El último festejo de Cerro Porteño había sido en el Clausura 2021. Desde entonces, cada torneo se había convertido en un calvario de ilusiones truncadas, subcampeonatos y frustraciones. En esta oportunidad, el equipo (dirigido por Jorge Bava) supo manejar la presión de la última fecha y capitalizar la ventaja que había construido a lo largo de las veinte jornadas.

El conjunto azulgrana confirmó su condición de equipo más sólido del campeonato, superando por un punto a Guaraní, el único que logró sostenerle el pulso hasta la última fecha. Con un Defensores del Chaco repleto, el Ciclón encaró el duelo con la convicción de quien depende solo de sí mismo.
La fiesta comenzó temprano en Sajonia. A pesar de la lluvia, el equipo de Jorge Bava mostró autoridad desde el inicio, generando peligro con Araújo y desbordes constantes por los costados. El primer golpe llegó tras una jugada construida por Amarilla y definida con precisión por Iturbe, una de las figuras claves del torneo. Tembetary, ya descendido, intentó competir, pero el ritmo azulgrana fue demasiado para contener.
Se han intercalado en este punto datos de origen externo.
File: src/design/lsq_pkg.sv
package lsq_pkg;

  // Line buffer and frame geometry
  localparam int MAX_COLUMNS = 1024;
  localparam int MAX_ROWS    = 1024;
  localparam int COL_W       = $clog2(MAX_COLUMNS);
  localparam int ROW_W       = $clog2(MAX_ROWS);
  localparam int CNT_W       = COL_W + 1;

  // Fixed field widths of the interface
  localparam int CFG_W       = 11;
  localparam int SIZE_W      = 11;
  localparam int OUT_ROW_W   = 10;
  localparam int OUT_COL_W   = 10;
  localparam int IN_TDATA_W  = 8;
  localparam int OUT_TDATA_W = 32;
  localparam int CMP_W       = (CFG_W > CNT_W) ? CFG_W : CNT_W;

  localparam logic [CFG_W-1:0]  ROW_WIDTH_RESET = CFG_W'(6);
  localparam logic [SIZE_W-1:0] SIZE_SAT        = '1;

  // Depth of the queue between the front and the back
  localparam int QUEUE_DEPTH = 2;
  localparam int QPTR_W      = $clog2(QUEUE_DEPTH);
  localparam int QCNT_W      = $clog2(QUEUE_DEPTH + 1);

  // One classified cell on its way to the back
  typedef struct packed {
    logic             pixel;
    logic             last;
    logic             first;
    logic [ROW_W-1:0] row;
    logic [COL_W-1:0] col;
  } lsq_entry_t;

endpackage
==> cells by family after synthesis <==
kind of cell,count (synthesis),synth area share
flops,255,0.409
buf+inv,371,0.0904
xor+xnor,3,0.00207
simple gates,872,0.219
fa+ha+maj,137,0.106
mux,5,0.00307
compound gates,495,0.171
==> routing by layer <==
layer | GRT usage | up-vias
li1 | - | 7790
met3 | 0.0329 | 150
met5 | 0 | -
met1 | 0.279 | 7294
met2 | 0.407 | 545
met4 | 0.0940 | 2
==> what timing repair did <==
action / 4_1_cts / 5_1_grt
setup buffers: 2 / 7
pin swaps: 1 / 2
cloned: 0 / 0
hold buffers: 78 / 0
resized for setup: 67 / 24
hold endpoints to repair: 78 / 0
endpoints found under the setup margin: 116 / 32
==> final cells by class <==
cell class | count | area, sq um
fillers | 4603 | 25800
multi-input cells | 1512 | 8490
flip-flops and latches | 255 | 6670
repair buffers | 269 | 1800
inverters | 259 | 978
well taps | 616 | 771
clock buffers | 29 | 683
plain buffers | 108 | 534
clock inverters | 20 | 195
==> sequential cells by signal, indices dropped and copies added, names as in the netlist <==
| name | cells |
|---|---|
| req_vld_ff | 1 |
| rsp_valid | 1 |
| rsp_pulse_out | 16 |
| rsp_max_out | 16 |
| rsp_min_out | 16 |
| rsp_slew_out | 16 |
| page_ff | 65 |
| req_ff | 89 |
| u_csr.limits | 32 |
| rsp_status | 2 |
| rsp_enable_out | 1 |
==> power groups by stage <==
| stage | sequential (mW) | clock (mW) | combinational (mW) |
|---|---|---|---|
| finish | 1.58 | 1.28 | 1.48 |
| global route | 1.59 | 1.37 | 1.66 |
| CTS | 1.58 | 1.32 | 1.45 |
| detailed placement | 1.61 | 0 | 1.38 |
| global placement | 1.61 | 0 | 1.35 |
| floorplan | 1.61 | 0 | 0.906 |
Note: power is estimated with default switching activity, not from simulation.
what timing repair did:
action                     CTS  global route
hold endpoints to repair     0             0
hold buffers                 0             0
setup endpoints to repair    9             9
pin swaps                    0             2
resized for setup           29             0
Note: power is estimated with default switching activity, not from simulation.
**config.mk**
```make
export PLATFORM = sky130hd
export DESIGN_NAME = sct_front
export DESIGN_NICKNAME = d
export VERILOG_FILES = /design/src/hdl/spline_curve_tessellator_assert.svh /design/src/hdl/sct_pkg.sv /design/src/hdl/sct_front.sv
export SDC_FILE = /design/constraint.sdc
export NUM_CORES = 1
export LEC_CHECK = 0
export BUFFER_PORTS_ARGS = -buffer_cell sky130_fd_sc_hd__buf_4
export CAP_MARGIN = 10
export CORE_AREA = 3 3 220 222
export DETAILED_ROUTE_END_ITERATION = 8
export DIE_AREA = 0 0 223 225
export PLACE_DENSITY = 0.83
export SETUP_SLACK_MARGIN = 0.5
export SLEW_MARGIN = 5
export SYNTH_ARGS = -nofsm -noshare
export SYNTH_HDL_FRONTEND = slang
export SYNTH_SLANG_ARGS = --single-unit
```
**constraint.sdc**
```tcl
create_clock -name clock -period 5.3 [get_ports clock]
set_clock_uncertainty 0.1 [all_clocks]
set_input_delay 0.265 -clock clock [delete_from_list [all_inputs] [get_ports clock]]
set_output_delay 0.265 -clock clock [all_outputs]
set_load 0.02 [all_outputs]
```
## config.mk

```make
export PLATFORM = sky130hd
export DESIGN_NAME = gas_mix_relaxation_step_top
export DESIGN_NICKNAME = d
export VERILOG_FILES = /design/src/rtl/core/gmrs_pkg.sv /design/src/rtl/core/gmrs_mul.sv /design/src/rtl/core/gmrs_ctrl.sv /design/src/rtl/core/gas_mix_relaxation_step_top.sv
export SDC_FILE = /design/constraint.sdc
export NUM_CORES = 2
export LEC_CHECK = 0
export ABC_AREA = 1
export BUFFER_PORTS_ARGS = -buffer_cell sky130_fd_sc_hd__buf_4
export CORE_MARGIN = 5
export CORE_UTILIZATION = 67
export CTS_CLUSTER_SIZE = 16
export DETAILED_ROUTE_END_ITERATION = 10
export GPL_ROUTABILITY_DRIVEN = 1
export GPL_TIMING_DRIVEN = 0
export PLACE_DENSITY_LB_ADDON = 0.05
export SYNTH_ARGS = -nofsm -noshare
export SYNTH_HDL_FRONTEND = slang
export SYNTH_SLANG_ARGS = --single-unit
```

## constraint.sdc

```tcl
create_clock -name clk_i -period 14.3 [get_ports clk_i]
set_input_delay 0.715 -clock clk_i [delete_from_list [all_inputs] [get_ports clk_i]]
set_output_delay 0.715 -clock clk_i [all_outputs]
set_load 0.02 [all_outputs]
```

## src/rtl/core/gmrs_pkg.sv

```systemverilog
// shared types and constants for the gas mix relaxation step block
// no dependencies
package gmrs_pkg;

  localparam int unsigned CntW   = 30;
  localparam int unsigned TotW   = 31;
  localparam int unsigned CfgW   = 17;
  localparam int unsigned DiffW  = 32;
  localparam int unsigned ProdW  = CfgW + DiffW;
  localparam int unsigned DeltaW = ProdW - 16;
  localparam int unsigned AccW   = 48;
  localparam int unsigned XferW  = 49;

  localparam logic CFG_AMBIENT = 1'b0;
  localparam logic CFG_RATE    = 1'b1;

  typedef enum logic [4:0] {
    S_IDLE  = 5'b00001,
    S_TGT   = 5'b00010,
    S_DIF   = 5'b00100,
    S_RATE  = 5'b01000,
    S_APPLY = 5'b10000
  } state_e;

  typedef struct packed {
    logic busy;
    logic mul_en;
    logic sel_rate;
    logic diff_en;
    logic apply;
  } ctrl_t;

endpackage

```

## src/rtl/core/gmrs_mul.sv

```systemverilog
// shared registered multiplier, 17 x 32 bits
// depends on gmrs_pkg
module gmrs_mul (
  input  logic                            clk_i,
  input  logic                            en_i,
  input  logic [gmrs_pkg::CfgW-1:0]       a_i,
  input  logic [gmrs_pkg::DiffW-1:0]      b_i,
  output logic [gmrs_pkg::ProdW-1:0]      p_o
);

  logic [gmrs_pkg::ProdW-1:0] p_q;
  logic [gmrs_pkg::ProdW-1:0] p_d;

  assign p_d = {{gmrs_pkg::DiffW{1'b0}}, a_i} * {{gmrs_pkg::CfgW{1'b0}}, b_i};

  always_ff @(posedge clk_i) begin
    if (en_i) begin
      p_q <= p_d;
    end
  end

  assign p_o = p_q;

endmodule

```

## src/rtl/core/gmrs_ctrl.sv

```systemverilog
// sequencer that steps one tile through the shared multiplier
// depends on gmrs_pkg
module gmrs_ctrl (
  input  logic            clk_i,
  input  logic            rst_ni,
  input  logic            accept_i,
  input  logic            exch_i,
  input  logic            out_free_i,
  output gmrs_pkg::ctrl_t ctrl_o
);

  gmrs_pkg::state_e state_q, state_d;

  always_comb begin
    state_d         = state_q;
    ctrl_o          = '0;
    ctrl_o.busy     = (state_q != gmrs_pkg::S_IDLE);
    unique case (state_q)
      gmrs_pkg::S_IDLE: begin
        if (accept_i) begin
          state_d = exch_i ? gmrs_pkg::S_TGT : gmrs_pkg::S_APPLY;
        end
      end
      gmrs_pkg::S_TGT: begin
        ctrl_o.mul_en = 1'b1;
        state_d       = gmrs_pkg::S_DIF;
      end
      gmrs_pkg::S_DIF: begin
        ctrl_o.diff_en = 1'b1;
        state_d        = gmrs_pkg::S_RATE;
      end
      gmrs_pkg::S_RATE: begin
        ctrl_o.mul_en   = 1'b1;
        ctrl_o.sel_rate = 1'b1;
        state_d         = gmrs_pkg::S_APPLY;
      end
      gmrs_pkg::S_APPLY: begin
        if (out_free_i) begin
          ctrl_o.apply = 1'b1;
          state_d      = gmrs_pkg::S_IDLE;
        end
      end
      default: begin
        state_d = gmrs_pkg::S_IDLE;
      end
    endcase
  end

  always_ff @(posedge clk_i or negedge rst_ni) begin
    if (!rst_ni) begin
      state_q <= gmrs_pkg::S_IDLE;
    end else begin
      state_q <= state_d;
    end
  end

endmodule

```

## src/rtl/core/gas_mix_relaxation_step_top.sv

```systemverilog
// Relaxes the oxygen of each open-sky tile toward an ambient share of the tile's
// total gas and keeps a running transfer sum that clears after the last tile.
// One input word is taken at a time. An exchanging tile (sky tile, nonzero rate)
// passes the target, difference, rate and apply states, and the next word is
// taken only once its result is loaded. The steps are set by the one shared
// 17 x 32 multiplier, which forms first the target and then the scaled difference,
// with the difference step in between. Any other tile goes straight from idle to
// apply. The result sits in an output register, so the finished word waits there
// while the next tile is accepted; a tile whose result finds that register still
// stalled waits in its last step.
// depends on gmrs_pkg, gmrs_ctrl, gmrs_mul
module gas_mix_relaxation_step_top (
  input  logic                                 clk_i,
  input  logic                                 rst_ni,
  input  logic                                 cfg_we_i,
  input  logic                                 cfg_idx_i,
  input  logic [gmrs_pkg::CfgW-1:0]            cfg_data_i,
  input  logic                                 in_valid_i,
  output logic                                 in_stall_o,
  input  logic [gmrs_pkg::CntW-1:0]            o2_count_i,
  input  logic [gmrs_pkg::CntW-1:0]            inert_count_i,
  input  logic                                 is_sky_i,
  input  logic                                 last_tile_i,
  output logic                                 out_valid_o,
  input  logic                                 out_stall_i,
  output logic [gmrs_pkg::TotW-1:0]            o2_out_o,
  output logic [gmrs_pkg::TotW-1:0]            inert_out_o,
  output logic signed [gmrs_pkg::XferW-1:0]    transfer_total_o,
  output logic                                 last_out_o
);

  localparam int unsigned CntW   = gmrs_pkg::CntW;
  localparam int unsigned TotW   = gmrs_pkg::TotW;
  localparam int unsigned CfgW   = gmrs_pkg::CfgW;
  localparam int unsigned DiffW  = gmrs_pkg::DiffW;
  localparam int unsigned ProdW  = gmrs_pkg::ProdW;
  localparam int unsigned DeltaW = gmrs_pkg::DeltaW;
  localparam int unsigned AccW   = gmrs_pkg::AccW;

  gmrs_pkg::ctrl_t ctrl;

  logic [CfgW-1:0]  amb_q, rate_q;
  logic [CntW-1:0]  o2_q, inert_q;
  logic [TotW-1:0]  total_q;
  logic             last_q, exch_q;
  logic [DiffW-1:0] diff_q, diff_d;
  logic             up_q, up_d;
  logic [AccW-1:0]  acc_q, acc_d;

  logic             out_valid_q, out_valid_d;
  logic [TotW-1:0]  o2_out_q, inert_out_q;
  logic [AccW:0]    xfer_q;
  logic             last_out_q;

  logic             accept;
  logic             exch;
  logic             out_free;
  logic [CfgW-1:0]  mul_a;
  logic [DiffW-1:0] mul_b;
  logic [ProdW-1:0] mul_p;
  logic [DiffW-1:0] target;
  logic [ProdW-1:0] rnd;
  logic [DeltaW-1:0] delta;
  logic [DeltaW:0]  up_sum;
  logic [TotW-1:0]  o2_new, inert_new;
  logic [AccW-1:0]  chg, acc_new;

  assign accept   = in_valid_i && !in_stall_o;
  assign exch     = is_sky_i && (rate_q != '0);
  assign out_free = !out_valid_q || !out_stall_i;

  gmrs_ctrl u_ctrl (
    .clk_i      (clk_i),
    .rst_ni     (rst_ni),
    .accept_i   (accept),
    .exch_i     (exch),
    .out_free_i (out_free),
    .ctrl_o     (ctrl)
  );

  assign mul_a = ctrl.sel_rate ? rate_q : amb_q;
  assign mul_b = ctrl.sel_rate ? diff_q : {1'b0, total_q};

  gmrs_mul u_mul (
    .clk_i (clk_i),
    .en_i  (ctrl.mul_en),
    .a_i   (mul_a),
    .b_i   (mul_b),
    .p_o   (mul_p)
  );

  assign in_stall_o = ctrl.busy;

  // target minus oxygen as sign and magnitude
  assign target = mul_p[DiffW+15:16];
  assign up_d   = (target >= {{(DiffW-CntW){1'b0}}, o2_q});
  assign diff_d = up_d ? (target - {{(DiffW-CntW){1'b0}}, o2_q})
                       : ({{(DiffW-CntW){1'b0}}, o2_q} - target);

  // round half away from zero on the magnitude
  assign rnd    = mul_p + ProdW'(32768);
  assign delta  = rnd[ProdW-1:16];
  assign up_sum = {{(DeltaW+1-CntW){1'b0}}, o2_q} + {1'b0, delta};

  always_comb begin
    o2_new    = {1'b0, o2_q};
    inert_new = {1'b0, inert_q};
    if (exch_q) begin
      if (up_q) begin
        o2_new = (up_sum > {{(DeltaW+1-TotW){1'b0}}, total_q}) ? total_q : up_sum[TotW-1:0];
      end else begin
        o2_new = (delta >= {{(DeltaW-CntW){1'b0}}, o2_q}) ? '0
                 : ({1'b0, o2_q} - {1'b0, delta[CntW-1:0]});
      end
      inert_new = total_q - o2_new;
    end
  end

  assign chg     = {{(AccW-TotW){1'b0}}, o2_new} - {{(AccW-CntW){1'b0}}, o2_q};
  assign acc_new = exch_q ? (acc_q + chg) : acc_q;
  assign acc_d   = last_q ? '0 : acc_new;

  always_comb begin
    out_valid_d = out_valid_q;
    if (ctrl.apply) begin
      out_valid_d = 1'b1;
    end else if (out_valid_q && !out_stall_i) begin
      out_valid_d = 1'b0;
    end
  end

  always_ff @(posedge clk_i or negedge rst_ni) begin
    if (!rst_ni) begin
      amb_q       <= '0;
      rate_q      <= '0;
      acc_q       <= '0;
      out_valid_q <= 1'b0;
    end else begin
      if (cfg_we_i) begin
        unique case (cfg_idx_i)
          gmrs_pkg::CFG_AMBIENT: amb_q  <= cfg_data_i;
          gmrs_pkg::CFG_RATE:    rate_q <= cfg_data_i;
          default: begin
          end
        endcase
      end
      if (ctrl.apply) begin
        acc_q <= acc_d;
      end
      out_valid_q <= out_valid_d;
    end
  end

  always_ff @(posedge clk_i) begin
    if (accept) begin
      o2_q    <= o2_count_i;
      inert_q <= inert_count_i;
      total_q <= {1'b0, o2_count_i} + {1'b0, inert_count_i};
      last_q  <= last_tile_i;
      exch_q  <= exch;
    end
    if (ctrl.diff_en) begin
      diff_q <= diff_d;
      up_q   <= up_d;
    end
    if (ctrl.apply) begin
      o2_out_q    <= o2_new;
      inert_out_q <= inert_new;
      xfer_q      <= {acc_new[AccW-1], acc_new};
      last_out_q  <= last_q;
    end
  end

  assign out_valid_o      = out_valid_q;
  assign o2_out_o         = o2_out_q;
  assign inert_out_o      = inert_out_q;
  assign transfer_total_o = xfer_q;
  assign last_out_o       = last_out_q;

endmodule

```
En la complementaria, Cerro selló la diferencia con un remate cruzado de Jorge Morel, tras una habilitación de Cecilio. Con el 2-0, el equipo administró el partido y se dejó acompañar por una hinchada que no dejó de alentar ni un minuto. La superioridad futbolística fue evidente y el título 35 de su historia encontró su escenario perfecto: un estadio colmado, una tarde lluviosa convertida en fiesta y un plantel que supo coronar un semestre de regularidad y contundencia.